Triumph II makes triumphant voyage to Astoria
Published 4:05 pm Wednesday, April 9, 2025
ASTORIA — One of the Columbia River’s storied rescue vessels made its final voyage March 24 when the 52-foot U.S. Coast Guard motor lifeboat Triumph II arrived in Astoria.
The Triumph was a star player in as many as 3,000 search and rescue cases between 1961 and 2021, operating out of Station Cape Disappointment. It will become the centerpiece of the new 24,500-square-foot Mariners Hall under construction on Marine Drive at the Columbia River Maritime Museum.

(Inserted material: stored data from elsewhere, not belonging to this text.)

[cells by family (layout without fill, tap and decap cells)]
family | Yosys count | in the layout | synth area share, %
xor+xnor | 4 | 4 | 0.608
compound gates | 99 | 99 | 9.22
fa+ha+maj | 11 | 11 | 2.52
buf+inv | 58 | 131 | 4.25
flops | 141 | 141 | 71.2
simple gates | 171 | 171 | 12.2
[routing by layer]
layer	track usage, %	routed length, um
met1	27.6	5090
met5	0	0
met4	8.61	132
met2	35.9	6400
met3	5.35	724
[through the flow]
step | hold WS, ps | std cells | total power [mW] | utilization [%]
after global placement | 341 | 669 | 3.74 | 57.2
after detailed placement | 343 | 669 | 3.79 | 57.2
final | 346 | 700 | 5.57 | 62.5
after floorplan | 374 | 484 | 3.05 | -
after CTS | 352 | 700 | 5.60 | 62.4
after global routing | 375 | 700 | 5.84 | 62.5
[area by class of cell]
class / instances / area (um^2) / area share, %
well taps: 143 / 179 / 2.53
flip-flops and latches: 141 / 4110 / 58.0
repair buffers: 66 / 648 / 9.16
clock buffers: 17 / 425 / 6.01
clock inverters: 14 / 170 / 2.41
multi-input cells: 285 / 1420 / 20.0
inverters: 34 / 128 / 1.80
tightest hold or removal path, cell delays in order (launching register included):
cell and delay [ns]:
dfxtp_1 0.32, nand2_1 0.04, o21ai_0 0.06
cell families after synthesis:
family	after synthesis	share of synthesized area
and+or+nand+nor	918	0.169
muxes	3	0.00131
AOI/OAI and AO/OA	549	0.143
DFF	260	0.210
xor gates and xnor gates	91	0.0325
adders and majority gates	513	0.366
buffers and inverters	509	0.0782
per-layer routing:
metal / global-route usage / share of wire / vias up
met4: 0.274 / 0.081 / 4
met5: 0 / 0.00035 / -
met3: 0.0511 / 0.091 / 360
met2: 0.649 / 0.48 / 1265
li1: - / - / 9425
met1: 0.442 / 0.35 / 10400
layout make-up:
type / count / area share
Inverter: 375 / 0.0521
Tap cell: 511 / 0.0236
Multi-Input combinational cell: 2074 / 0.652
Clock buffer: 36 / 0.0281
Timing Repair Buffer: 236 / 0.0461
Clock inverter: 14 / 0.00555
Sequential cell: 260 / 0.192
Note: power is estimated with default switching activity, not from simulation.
## config.mk

```make
export PLATFORM = sky130hd
export DESIGN_NAME = upsample_module
export DESIGN_NICKNAME = d
export VERILOG_FILES = /design/src/rtl/upsample_module.sv
export SDC_FILE = /design/constraint.sdc
export NUM_CORES = 1
export LEC_CHECK = 0
export ABC_AREA = 1
export CAP_MARGIN = 0
export CORE_MARGIN = 1.5
export CORE_UTILIZATION = 30
export DETAILED_ROUTE_END_ITERATION = 10
export GPL_TIMING_DRIVEN = 0
export SLEW_MARGIN = 20
export SYNTH_ARGS = -nofsm -noshare
export SYNTH_HDL_FRONTEND = slang
export SYNTH_SLANG_ARGS = --single-unit
```

## constraint.sdc

```tcl
create_clock -name clk -period 2.3 [get_ports clk]
set_input_delay 0.46 -clock clk [delete_from_list [all_inputs] [get_ports clk]]
set_output_delay 0.46 -clock clk [all_outputs]
set_load 0.02 [all_outputs]
```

“It’s our boat,” museum Executive Director Bruce Jones, a retired Coast Guard captain, recently said in a recent interview. “Three of the other 52-footers worked the harbors of Newport, Coos Bay and Grays Harbor; but the Triumph was our rescue vessel at the mouth of the Columbia.”
In addition to the Coast Guard’s gift of the vessel — plus reconditioning and transporting it across the river — the effort owes much to local fundraising and volunteerism.
Former museum leader Jerry Ostermiller described the impetus to preserve the Triumph for posterity. “Its operators didn’t want to see it go because it’s had such a reputation for strength and power. Those 52-footers are almost like diesel tractors known for pulling boats that are in trouble across the bar. They’ve been discontinued, but they’re famous.”
Tom Molloy, a Coastie for 23 years, who now trains the trainers and supervises other analytics at the National Motor Lifeboat School, operated the Triumph for many years. He told Chinook Observer columnist Cate Gable, “When you’re on the Triumph you can feel it in the bones of the vessel — all the rescues and the lives saved. You know you’re riding a piece of history. It has the capabilities of a tank but it rides like a Cadillac. You felt safe and you can feel the pride and the beauty of it — all the care and maintenance that went into that boat.”
He continued, “I’ve forgotten a lot of the memories over time, but I know that for every rescue we went out on, you could feel the relief when the 52 was on the scene. That’s the boat everyone wanted to see. For a small fishing boat in trouble, you’d send out a 29-footer. For a larger vessel, maybe the 47-footer. But in big surf, you’d want the Triumph.”